• [INSTRUCTIONS TO FOLLOW]: Copy out the lines of the material that include the string "only".
(Beginning of DATASET)
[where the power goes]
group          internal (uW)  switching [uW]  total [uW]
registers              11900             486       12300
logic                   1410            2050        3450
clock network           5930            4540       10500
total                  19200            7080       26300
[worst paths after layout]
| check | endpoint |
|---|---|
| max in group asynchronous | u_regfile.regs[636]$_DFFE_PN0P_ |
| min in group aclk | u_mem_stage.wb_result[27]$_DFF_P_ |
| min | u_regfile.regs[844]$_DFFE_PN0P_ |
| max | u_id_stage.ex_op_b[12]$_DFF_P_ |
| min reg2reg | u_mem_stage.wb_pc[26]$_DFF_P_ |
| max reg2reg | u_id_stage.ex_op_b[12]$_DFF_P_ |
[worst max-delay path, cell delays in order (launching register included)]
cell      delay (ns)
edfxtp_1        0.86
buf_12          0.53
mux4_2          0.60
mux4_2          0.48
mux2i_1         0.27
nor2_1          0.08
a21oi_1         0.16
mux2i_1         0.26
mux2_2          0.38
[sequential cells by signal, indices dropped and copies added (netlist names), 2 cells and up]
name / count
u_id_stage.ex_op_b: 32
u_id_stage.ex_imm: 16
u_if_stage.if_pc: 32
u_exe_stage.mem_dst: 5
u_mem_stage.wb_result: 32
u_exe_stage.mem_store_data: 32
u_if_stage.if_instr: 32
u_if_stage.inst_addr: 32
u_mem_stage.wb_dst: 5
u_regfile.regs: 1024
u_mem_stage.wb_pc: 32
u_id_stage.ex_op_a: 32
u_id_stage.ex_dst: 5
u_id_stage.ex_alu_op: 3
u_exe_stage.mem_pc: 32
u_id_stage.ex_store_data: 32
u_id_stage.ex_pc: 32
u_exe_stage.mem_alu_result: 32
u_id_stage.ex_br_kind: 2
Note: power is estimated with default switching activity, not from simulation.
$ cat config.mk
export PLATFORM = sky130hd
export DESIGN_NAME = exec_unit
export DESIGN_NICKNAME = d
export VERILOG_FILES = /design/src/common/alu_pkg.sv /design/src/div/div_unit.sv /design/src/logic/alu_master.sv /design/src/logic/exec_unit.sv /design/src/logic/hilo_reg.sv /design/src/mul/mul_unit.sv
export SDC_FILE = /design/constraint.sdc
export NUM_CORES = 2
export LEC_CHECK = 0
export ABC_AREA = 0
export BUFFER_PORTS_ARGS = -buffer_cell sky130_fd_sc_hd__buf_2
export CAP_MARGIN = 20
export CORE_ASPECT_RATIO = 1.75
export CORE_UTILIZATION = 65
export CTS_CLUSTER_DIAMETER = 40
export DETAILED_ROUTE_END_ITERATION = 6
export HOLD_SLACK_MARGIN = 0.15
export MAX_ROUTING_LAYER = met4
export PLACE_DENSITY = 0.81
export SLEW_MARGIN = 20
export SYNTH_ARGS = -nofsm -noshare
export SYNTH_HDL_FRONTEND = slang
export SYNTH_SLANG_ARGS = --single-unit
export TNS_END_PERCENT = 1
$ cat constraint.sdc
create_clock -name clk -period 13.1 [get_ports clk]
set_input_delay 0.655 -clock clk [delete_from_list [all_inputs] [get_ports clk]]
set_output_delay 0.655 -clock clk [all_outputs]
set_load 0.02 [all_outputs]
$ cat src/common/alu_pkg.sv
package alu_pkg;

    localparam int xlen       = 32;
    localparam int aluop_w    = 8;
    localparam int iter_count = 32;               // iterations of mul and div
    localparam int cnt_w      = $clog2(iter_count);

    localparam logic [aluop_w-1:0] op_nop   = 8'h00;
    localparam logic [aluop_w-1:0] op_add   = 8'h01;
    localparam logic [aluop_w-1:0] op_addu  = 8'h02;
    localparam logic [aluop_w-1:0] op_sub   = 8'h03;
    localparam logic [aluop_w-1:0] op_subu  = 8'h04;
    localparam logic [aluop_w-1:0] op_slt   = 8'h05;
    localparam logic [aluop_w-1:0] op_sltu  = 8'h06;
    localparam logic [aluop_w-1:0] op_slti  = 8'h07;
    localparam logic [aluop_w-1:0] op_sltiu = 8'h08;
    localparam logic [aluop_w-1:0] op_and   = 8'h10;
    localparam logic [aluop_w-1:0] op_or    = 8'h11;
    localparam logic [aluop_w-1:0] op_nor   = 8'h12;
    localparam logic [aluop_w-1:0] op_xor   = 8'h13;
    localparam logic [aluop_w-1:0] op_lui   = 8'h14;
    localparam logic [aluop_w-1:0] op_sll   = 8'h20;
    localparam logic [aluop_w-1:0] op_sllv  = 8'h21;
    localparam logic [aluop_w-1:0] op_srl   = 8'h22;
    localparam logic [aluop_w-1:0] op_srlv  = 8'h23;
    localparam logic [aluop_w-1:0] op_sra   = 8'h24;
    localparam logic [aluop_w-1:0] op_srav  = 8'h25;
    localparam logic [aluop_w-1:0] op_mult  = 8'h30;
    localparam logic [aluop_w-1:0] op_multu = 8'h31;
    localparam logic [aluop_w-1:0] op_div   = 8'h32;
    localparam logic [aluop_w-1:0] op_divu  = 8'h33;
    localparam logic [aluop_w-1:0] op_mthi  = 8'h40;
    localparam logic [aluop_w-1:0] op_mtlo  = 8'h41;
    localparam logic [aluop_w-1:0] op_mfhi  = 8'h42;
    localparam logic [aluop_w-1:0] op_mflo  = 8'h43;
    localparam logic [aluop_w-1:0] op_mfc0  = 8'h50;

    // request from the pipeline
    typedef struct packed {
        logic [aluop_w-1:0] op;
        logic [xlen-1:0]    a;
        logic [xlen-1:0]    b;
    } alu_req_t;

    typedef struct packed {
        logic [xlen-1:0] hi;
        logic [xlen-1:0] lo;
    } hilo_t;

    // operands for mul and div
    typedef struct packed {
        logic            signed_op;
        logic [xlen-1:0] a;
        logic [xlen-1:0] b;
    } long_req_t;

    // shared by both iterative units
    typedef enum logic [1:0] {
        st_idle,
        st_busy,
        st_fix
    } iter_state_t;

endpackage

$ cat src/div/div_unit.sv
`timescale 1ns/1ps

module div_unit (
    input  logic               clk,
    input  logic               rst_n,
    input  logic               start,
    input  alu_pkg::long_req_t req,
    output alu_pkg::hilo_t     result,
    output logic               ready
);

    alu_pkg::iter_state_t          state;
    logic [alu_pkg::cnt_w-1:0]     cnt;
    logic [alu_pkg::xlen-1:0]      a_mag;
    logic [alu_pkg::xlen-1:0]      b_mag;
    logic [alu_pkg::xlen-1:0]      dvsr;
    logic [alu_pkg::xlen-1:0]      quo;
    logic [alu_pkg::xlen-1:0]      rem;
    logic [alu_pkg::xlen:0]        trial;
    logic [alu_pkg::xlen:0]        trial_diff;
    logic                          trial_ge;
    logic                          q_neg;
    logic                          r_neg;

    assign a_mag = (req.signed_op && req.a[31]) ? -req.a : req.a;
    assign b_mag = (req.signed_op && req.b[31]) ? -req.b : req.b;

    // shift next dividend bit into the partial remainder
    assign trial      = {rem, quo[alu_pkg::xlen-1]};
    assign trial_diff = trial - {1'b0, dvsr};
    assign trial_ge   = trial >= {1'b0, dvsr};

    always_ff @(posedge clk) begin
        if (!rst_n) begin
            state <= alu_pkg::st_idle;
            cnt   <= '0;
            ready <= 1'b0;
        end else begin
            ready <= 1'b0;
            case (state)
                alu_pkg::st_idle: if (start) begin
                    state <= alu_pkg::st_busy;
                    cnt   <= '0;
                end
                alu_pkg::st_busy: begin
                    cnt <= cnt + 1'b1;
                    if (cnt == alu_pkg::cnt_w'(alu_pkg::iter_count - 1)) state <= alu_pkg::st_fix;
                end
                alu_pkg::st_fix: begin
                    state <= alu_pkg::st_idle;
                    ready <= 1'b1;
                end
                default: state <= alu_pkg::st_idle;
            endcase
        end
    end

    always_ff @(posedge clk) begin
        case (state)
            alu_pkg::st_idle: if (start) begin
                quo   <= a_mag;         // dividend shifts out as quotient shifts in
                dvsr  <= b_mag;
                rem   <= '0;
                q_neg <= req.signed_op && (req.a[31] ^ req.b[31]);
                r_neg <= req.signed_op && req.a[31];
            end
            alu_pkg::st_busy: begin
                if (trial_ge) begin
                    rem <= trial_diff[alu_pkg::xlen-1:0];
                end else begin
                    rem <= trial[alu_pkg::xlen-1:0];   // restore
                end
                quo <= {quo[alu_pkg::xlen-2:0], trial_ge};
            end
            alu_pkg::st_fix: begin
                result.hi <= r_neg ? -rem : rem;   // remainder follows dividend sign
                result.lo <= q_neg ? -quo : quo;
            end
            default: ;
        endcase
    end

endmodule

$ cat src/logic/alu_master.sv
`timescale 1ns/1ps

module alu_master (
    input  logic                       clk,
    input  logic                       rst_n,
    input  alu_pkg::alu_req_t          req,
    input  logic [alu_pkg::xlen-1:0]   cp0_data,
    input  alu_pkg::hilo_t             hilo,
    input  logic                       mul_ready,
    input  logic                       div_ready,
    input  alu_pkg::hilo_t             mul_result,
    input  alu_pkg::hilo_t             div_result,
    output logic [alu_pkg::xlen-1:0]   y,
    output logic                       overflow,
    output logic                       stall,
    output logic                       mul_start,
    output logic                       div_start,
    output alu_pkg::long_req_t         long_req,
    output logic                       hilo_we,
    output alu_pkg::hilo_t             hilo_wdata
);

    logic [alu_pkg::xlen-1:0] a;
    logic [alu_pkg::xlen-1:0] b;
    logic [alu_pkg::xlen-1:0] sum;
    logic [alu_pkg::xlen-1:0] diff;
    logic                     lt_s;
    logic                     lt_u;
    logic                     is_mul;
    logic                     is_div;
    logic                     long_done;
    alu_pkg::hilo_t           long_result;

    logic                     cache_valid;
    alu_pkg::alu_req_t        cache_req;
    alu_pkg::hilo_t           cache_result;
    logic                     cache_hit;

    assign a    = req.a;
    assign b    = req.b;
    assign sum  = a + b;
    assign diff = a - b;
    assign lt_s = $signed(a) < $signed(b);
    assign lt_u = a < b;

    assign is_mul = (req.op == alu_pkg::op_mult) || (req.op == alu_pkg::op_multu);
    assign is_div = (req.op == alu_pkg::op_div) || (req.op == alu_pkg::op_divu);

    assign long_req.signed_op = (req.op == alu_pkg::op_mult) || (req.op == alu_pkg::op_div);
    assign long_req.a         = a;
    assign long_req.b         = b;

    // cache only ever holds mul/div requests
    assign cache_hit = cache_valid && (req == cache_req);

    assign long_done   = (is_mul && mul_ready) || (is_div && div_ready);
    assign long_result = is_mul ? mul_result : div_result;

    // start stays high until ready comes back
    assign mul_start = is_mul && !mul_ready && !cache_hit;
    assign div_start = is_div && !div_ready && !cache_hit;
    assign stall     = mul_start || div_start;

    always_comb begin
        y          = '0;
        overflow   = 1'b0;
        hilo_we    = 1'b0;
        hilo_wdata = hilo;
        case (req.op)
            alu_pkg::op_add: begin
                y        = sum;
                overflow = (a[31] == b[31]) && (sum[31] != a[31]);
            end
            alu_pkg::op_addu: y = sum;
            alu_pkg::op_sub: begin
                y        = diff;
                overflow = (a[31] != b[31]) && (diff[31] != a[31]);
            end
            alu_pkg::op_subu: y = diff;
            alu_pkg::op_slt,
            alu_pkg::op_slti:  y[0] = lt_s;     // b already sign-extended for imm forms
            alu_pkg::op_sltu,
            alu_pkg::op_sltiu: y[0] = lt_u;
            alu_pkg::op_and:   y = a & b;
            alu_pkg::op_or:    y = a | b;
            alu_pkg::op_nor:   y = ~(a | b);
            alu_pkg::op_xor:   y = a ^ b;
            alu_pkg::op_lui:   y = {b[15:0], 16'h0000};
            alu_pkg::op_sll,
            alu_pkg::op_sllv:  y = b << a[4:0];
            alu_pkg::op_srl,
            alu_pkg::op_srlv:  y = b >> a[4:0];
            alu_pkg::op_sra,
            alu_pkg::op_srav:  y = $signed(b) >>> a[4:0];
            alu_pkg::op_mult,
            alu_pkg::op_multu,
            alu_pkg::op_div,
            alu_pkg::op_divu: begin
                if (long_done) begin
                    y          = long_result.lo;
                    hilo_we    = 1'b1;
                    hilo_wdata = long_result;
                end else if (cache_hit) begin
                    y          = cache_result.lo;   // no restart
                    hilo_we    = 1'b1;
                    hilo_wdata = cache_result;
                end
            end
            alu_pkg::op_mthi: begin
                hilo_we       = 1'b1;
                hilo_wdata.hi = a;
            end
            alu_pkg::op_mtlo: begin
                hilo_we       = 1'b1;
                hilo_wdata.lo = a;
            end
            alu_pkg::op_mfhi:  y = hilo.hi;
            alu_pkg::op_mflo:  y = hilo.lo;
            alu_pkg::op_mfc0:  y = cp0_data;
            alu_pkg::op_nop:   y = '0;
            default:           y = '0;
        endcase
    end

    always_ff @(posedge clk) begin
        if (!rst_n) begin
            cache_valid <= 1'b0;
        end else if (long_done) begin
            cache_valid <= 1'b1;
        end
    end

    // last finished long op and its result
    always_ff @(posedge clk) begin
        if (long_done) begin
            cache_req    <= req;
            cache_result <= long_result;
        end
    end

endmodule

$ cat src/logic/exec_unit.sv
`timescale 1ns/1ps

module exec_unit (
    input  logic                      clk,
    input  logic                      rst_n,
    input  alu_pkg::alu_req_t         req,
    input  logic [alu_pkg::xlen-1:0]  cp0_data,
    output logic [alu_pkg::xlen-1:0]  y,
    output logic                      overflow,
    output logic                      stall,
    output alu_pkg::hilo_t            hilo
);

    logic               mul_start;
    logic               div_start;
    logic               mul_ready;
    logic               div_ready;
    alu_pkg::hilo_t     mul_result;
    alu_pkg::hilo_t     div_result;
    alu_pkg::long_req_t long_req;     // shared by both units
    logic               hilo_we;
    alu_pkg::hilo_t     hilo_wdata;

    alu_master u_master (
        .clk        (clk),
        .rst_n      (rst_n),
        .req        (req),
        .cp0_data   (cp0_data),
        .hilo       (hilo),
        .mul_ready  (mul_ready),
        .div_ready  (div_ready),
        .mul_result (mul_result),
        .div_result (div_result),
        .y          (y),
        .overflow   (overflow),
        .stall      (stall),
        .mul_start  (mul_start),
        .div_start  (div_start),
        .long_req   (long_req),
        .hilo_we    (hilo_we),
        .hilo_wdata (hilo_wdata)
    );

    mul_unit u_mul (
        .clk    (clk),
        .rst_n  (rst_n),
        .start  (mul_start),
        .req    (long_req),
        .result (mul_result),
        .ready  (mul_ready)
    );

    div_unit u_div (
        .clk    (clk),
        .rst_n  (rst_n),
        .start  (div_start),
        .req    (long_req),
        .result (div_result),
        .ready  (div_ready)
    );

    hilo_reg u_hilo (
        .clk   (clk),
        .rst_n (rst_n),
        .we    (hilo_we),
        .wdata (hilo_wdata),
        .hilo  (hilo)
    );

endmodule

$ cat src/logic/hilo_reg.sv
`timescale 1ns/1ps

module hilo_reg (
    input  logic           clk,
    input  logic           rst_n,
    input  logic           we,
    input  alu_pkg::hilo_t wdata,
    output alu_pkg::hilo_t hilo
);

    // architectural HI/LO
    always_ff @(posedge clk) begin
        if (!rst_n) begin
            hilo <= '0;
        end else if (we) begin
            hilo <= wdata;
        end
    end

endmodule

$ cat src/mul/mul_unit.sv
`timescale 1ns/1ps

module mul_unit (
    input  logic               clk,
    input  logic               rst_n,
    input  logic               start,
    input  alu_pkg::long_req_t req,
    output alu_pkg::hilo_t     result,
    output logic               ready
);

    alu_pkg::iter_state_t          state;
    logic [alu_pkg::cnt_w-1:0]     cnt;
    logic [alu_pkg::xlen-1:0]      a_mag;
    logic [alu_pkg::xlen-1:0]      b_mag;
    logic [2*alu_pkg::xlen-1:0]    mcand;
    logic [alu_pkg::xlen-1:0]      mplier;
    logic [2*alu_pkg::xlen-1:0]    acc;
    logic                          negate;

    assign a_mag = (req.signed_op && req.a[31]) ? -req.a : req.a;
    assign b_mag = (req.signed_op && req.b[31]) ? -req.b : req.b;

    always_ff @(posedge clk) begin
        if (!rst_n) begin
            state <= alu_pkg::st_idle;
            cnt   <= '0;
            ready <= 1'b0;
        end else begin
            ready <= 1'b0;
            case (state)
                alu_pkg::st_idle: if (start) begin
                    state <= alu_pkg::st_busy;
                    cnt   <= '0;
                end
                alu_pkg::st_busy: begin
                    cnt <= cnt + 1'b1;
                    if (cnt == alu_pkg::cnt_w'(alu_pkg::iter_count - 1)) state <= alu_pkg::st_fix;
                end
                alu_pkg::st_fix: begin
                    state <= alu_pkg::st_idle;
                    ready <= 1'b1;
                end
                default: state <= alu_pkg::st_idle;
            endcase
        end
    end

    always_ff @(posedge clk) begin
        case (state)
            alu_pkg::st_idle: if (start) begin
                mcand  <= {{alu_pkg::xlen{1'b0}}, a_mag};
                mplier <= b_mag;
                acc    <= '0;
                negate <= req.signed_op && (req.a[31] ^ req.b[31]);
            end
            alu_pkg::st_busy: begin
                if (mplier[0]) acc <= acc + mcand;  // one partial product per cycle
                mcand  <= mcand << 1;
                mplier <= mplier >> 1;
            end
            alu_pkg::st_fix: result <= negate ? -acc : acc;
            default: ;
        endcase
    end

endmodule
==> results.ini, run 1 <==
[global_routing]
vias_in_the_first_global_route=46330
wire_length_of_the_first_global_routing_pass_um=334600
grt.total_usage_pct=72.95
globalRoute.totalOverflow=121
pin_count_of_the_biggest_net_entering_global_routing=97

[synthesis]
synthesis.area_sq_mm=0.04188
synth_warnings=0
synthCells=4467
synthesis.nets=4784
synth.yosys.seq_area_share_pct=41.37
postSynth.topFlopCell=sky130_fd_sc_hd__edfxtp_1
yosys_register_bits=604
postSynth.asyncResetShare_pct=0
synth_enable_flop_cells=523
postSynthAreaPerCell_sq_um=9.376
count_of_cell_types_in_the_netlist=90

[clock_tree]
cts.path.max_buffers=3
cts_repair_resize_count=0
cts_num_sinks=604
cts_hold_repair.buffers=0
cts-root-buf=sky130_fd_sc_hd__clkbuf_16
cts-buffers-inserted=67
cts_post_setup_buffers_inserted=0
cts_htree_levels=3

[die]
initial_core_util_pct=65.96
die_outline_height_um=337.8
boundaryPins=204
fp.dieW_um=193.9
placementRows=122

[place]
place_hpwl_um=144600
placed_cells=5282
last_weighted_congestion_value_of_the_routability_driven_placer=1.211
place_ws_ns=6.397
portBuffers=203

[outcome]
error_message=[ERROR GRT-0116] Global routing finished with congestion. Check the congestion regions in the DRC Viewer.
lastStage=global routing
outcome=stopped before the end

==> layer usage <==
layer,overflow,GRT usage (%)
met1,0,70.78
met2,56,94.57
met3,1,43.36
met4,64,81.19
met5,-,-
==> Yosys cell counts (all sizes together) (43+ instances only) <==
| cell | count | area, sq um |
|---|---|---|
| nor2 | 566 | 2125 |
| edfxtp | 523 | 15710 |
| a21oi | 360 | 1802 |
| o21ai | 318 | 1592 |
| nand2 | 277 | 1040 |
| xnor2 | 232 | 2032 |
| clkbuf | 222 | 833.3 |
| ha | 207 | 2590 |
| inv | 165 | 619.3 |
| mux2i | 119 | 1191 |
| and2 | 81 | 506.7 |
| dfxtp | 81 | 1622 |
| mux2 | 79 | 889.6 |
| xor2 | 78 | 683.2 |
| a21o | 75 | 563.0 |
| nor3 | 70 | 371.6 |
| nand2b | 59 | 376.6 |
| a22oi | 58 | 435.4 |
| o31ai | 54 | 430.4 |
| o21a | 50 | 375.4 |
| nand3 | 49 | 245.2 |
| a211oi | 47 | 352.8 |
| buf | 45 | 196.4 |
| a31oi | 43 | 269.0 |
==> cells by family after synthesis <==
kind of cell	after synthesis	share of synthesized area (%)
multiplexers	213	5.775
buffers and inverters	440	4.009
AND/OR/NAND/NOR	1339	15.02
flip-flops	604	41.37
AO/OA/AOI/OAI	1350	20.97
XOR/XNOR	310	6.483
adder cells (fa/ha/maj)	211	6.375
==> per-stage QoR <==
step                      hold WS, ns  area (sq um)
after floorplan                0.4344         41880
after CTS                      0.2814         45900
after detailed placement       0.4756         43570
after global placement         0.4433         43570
(End of DATASET)
• [SOLUTION TO THIS TASK]:
    // cache only ever holds mul/div requests
==> Yosys cell counts (all sizes together) (43+ instances only) <==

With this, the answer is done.